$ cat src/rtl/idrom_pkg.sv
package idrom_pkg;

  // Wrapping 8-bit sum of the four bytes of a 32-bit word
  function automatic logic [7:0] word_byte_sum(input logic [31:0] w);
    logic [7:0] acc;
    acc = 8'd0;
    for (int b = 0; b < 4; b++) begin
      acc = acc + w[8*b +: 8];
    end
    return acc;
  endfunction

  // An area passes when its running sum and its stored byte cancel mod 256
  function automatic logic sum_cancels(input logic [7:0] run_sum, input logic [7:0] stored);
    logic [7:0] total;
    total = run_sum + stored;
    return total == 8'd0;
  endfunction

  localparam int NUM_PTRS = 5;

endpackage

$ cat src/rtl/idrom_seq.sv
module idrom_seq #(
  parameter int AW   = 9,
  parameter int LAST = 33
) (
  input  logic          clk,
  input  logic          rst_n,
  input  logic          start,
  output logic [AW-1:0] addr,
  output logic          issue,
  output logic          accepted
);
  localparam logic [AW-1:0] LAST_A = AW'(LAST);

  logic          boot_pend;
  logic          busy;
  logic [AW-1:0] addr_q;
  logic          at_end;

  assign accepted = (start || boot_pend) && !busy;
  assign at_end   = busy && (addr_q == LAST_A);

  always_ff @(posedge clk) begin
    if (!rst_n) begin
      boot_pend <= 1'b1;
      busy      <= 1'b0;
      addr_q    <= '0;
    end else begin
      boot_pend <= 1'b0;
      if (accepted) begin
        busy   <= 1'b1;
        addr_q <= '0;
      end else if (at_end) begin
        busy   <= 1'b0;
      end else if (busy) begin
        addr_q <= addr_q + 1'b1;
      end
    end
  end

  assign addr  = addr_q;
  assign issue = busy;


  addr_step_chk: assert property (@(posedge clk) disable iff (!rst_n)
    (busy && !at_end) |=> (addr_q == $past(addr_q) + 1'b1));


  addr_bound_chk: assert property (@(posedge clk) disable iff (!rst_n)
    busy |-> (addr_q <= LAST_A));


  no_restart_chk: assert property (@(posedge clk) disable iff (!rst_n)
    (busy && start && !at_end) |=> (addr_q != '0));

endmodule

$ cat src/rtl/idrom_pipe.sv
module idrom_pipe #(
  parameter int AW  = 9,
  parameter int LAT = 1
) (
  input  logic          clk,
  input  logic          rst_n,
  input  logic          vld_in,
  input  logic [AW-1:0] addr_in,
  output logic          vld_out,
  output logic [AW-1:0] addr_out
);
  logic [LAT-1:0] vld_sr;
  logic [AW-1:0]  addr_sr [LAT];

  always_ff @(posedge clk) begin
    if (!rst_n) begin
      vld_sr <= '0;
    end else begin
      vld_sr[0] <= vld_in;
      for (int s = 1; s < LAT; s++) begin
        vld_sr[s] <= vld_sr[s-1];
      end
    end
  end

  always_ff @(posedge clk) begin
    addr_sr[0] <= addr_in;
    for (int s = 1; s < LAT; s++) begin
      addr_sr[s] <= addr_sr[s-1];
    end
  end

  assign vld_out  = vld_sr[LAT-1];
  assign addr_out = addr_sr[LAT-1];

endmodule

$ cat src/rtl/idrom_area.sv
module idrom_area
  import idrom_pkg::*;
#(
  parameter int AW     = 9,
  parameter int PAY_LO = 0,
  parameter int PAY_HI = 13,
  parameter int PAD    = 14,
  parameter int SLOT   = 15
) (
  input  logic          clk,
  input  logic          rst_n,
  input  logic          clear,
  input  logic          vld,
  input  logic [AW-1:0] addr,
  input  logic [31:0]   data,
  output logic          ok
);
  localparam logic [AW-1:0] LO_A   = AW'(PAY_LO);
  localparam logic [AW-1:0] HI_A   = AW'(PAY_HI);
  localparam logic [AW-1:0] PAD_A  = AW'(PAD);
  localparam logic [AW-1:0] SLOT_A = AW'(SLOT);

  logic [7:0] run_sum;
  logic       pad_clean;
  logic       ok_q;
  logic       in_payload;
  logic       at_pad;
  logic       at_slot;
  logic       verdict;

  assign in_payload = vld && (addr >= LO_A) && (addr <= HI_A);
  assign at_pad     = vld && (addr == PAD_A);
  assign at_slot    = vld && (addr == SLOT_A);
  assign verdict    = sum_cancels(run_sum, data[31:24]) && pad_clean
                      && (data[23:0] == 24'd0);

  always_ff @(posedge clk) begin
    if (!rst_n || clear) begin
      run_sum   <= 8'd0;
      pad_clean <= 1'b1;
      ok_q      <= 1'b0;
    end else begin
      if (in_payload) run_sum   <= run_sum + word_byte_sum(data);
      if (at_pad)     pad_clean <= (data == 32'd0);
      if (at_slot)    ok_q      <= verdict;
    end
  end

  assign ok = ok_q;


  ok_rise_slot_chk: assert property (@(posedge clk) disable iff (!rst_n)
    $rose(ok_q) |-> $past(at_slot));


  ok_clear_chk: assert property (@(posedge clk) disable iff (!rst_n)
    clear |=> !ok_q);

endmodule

==

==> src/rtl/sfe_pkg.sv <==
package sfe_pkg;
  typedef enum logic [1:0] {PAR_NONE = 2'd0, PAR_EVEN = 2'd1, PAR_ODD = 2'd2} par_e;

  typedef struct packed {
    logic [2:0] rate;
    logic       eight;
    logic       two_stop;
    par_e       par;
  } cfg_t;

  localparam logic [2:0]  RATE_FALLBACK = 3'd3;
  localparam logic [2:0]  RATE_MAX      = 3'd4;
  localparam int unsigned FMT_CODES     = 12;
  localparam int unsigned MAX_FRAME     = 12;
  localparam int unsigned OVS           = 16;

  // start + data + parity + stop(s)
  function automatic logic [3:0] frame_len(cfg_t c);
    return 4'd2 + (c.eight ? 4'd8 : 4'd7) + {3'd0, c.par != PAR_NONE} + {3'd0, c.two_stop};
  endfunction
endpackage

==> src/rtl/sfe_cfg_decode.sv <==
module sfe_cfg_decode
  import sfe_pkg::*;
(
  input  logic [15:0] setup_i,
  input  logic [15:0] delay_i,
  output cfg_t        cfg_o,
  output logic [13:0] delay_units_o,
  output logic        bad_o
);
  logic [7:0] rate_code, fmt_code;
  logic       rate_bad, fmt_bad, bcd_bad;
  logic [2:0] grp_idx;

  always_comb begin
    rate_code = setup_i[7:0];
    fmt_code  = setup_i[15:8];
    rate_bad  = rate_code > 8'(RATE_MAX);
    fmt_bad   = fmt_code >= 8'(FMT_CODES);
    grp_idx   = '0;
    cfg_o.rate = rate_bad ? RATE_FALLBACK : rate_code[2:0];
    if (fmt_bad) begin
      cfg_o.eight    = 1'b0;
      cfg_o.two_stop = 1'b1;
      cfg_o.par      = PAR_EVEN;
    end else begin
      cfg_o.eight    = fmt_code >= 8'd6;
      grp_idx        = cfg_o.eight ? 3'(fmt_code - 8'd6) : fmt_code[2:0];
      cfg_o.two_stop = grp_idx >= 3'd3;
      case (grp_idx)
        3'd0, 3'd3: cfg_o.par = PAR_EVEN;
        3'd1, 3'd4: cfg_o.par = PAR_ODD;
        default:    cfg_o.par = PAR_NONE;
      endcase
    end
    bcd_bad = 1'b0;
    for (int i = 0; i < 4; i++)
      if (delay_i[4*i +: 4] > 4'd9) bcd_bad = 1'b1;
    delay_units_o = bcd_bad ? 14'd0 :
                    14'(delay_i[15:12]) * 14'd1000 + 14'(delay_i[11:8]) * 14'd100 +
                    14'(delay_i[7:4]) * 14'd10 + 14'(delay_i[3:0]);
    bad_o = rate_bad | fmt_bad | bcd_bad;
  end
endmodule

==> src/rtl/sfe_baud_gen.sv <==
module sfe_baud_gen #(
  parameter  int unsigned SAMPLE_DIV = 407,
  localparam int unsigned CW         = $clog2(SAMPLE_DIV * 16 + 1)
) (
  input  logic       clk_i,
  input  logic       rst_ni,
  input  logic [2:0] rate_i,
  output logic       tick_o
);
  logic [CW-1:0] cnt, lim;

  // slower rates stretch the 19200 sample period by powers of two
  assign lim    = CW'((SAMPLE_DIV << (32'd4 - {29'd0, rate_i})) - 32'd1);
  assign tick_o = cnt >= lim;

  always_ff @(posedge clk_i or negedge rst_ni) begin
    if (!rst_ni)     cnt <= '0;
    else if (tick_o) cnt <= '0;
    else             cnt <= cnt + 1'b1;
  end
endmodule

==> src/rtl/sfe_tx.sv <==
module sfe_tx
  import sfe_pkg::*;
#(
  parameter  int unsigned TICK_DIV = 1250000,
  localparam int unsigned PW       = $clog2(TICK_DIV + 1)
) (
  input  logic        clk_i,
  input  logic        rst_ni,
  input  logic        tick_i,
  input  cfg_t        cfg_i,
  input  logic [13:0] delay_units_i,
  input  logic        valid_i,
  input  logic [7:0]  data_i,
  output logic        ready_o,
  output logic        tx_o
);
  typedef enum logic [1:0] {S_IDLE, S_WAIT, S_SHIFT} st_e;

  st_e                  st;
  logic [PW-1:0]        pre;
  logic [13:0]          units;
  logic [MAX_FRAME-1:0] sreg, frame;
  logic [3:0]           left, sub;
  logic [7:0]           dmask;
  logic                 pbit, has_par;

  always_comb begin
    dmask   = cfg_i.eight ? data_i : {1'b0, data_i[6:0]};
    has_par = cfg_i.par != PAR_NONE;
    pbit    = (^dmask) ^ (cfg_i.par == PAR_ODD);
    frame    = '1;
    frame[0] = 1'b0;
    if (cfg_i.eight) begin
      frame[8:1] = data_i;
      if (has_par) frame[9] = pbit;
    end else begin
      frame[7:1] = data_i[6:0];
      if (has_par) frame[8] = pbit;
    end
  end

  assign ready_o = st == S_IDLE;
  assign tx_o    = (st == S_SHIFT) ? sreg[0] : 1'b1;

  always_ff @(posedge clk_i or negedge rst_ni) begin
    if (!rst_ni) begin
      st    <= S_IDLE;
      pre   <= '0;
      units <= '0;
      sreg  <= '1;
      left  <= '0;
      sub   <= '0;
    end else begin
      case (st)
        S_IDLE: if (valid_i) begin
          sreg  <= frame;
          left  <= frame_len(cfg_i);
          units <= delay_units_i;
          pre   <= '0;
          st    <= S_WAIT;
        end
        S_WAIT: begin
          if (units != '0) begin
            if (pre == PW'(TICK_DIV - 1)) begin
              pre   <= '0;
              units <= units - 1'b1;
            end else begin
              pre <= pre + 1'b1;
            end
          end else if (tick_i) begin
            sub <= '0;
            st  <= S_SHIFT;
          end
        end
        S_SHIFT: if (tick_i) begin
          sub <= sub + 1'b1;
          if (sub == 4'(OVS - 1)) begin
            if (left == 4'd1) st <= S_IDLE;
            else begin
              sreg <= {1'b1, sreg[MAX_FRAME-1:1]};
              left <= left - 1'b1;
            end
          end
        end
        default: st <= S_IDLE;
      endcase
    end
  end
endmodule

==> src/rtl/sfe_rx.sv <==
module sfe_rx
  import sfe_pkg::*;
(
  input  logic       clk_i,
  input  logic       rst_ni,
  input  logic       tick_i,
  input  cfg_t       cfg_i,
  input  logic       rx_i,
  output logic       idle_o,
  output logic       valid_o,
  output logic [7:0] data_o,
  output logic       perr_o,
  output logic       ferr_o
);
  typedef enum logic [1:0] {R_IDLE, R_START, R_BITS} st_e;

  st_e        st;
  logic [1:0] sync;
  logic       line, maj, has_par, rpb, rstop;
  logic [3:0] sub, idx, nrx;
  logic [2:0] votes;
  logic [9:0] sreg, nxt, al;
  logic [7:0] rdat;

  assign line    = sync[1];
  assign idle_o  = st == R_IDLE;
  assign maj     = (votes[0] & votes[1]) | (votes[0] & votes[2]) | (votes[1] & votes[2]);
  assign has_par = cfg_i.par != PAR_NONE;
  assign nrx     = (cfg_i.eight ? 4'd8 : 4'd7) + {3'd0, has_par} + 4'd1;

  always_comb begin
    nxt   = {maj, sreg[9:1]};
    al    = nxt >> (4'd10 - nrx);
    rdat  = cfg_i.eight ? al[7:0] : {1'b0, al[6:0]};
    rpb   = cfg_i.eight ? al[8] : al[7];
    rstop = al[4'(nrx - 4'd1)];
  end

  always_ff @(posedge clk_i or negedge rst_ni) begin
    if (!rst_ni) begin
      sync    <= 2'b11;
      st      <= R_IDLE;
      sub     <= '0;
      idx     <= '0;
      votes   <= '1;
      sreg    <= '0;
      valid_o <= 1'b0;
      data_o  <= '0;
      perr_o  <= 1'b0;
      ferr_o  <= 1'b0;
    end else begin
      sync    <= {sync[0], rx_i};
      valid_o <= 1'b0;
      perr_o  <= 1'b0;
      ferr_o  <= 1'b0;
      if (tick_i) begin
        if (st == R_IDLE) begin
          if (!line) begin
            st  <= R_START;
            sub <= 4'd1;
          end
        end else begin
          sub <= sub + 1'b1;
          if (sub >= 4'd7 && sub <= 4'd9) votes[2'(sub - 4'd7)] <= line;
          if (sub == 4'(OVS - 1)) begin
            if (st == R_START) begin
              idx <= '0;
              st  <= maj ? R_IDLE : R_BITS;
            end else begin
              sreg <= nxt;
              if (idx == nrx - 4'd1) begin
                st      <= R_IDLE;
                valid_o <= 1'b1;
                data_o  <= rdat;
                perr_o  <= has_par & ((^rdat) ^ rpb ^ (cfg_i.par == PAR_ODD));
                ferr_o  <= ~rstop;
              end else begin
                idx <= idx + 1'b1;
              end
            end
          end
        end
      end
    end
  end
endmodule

...

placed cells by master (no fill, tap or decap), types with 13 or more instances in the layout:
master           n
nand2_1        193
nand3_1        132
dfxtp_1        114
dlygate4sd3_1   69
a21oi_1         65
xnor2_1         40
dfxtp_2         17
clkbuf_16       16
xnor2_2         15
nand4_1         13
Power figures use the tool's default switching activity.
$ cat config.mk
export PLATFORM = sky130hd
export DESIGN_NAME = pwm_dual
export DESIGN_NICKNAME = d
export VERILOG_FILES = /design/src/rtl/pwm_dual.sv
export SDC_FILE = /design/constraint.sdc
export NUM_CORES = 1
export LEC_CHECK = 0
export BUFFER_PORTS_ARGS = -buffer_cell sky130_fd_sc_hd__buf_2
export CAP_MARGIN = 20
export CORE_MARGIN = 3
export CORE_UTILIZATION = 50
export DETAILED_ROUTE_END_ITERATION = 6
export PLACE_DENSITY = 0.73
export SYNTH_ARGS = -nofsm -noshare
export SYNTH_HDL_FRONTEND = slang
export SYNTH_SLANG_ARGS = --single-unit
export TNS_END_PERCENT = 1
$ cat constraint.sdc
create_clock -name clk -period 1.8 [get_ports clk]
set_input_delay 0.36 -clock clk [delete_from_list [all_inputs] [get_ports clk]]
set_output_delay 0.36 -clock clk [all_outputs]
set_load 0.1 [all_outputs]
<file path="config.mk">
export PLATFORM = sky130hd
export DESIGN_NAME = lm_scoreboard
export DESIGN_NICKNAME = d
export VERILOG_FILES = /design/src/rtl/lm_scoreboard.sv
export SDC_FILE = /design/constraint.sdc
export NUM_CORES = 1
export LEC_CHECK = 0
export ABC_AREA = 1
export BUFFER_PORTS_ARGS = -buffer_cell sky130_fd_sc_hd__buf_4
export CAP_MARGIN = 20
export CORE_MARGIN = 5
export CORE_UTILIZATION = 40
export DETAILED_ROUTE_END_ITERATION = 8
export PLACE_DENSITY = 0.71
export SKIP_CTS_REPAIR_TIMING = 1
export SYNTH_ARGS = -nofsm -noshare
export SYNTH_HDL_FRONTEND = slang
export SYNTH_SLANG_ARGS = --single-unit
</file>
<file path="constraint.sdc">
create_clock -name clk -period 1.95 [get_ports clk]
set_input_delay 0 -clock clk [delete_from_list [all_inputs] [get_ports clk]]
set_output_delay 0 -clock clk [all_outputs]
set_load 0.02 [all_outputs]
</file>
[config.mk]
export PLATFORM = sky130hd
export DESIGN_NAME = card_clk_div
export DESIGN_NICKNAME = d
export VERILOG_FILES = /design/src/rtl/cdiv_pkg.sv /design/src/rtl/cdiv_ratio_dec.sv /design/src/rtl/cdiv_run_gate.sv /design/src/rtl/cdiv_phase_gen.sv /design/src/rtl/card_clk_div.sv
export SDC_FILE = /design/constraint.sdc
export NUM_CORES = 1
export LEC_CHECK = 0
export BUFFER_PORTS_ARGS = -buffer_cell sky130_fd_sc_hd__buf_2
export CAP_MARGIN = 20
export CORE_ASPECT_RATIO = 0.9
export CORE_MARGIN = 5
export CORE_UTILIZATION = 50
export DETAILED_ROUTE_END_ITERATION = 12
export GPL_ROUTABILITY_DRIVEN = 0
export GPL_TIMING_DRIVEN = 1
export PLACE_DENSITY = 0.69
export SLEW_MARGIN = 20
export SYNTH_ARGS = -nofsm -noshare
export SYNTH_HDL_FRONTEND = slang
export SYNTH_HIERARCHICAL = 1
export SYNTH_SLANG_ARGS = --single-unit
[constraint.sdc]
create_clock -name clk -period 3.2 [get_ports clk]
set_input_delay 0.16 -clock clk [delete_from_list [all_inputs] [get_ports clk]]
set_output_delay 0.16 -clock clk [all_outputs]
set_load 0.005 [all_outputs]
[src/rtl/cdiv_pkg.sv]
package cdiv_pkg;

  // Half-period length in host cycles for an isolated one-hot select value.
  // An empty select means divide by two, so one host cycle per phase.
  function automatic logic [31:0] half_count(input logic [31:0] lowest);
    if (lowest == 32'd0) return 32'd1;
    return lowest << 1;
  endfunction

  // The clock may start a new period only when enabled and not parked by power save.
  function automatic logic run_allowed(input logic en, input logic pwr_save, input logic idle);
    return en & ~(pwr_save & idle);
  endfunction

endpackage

> Instructions for the task: Which lines of the listing contain the word "votes"? Copy each of them.

> Solution to the problem:
  logic [2:0] votes;
  assign maj     = (votes[0] & votes[1]) | (votes[0] & votes[2]) | (votes[1] & votes[2]);
      votes   <= '1;
          if (sub >= 4'd7 && sub <= 4'd9) votes[2'(sub - 4'd7)] <= line;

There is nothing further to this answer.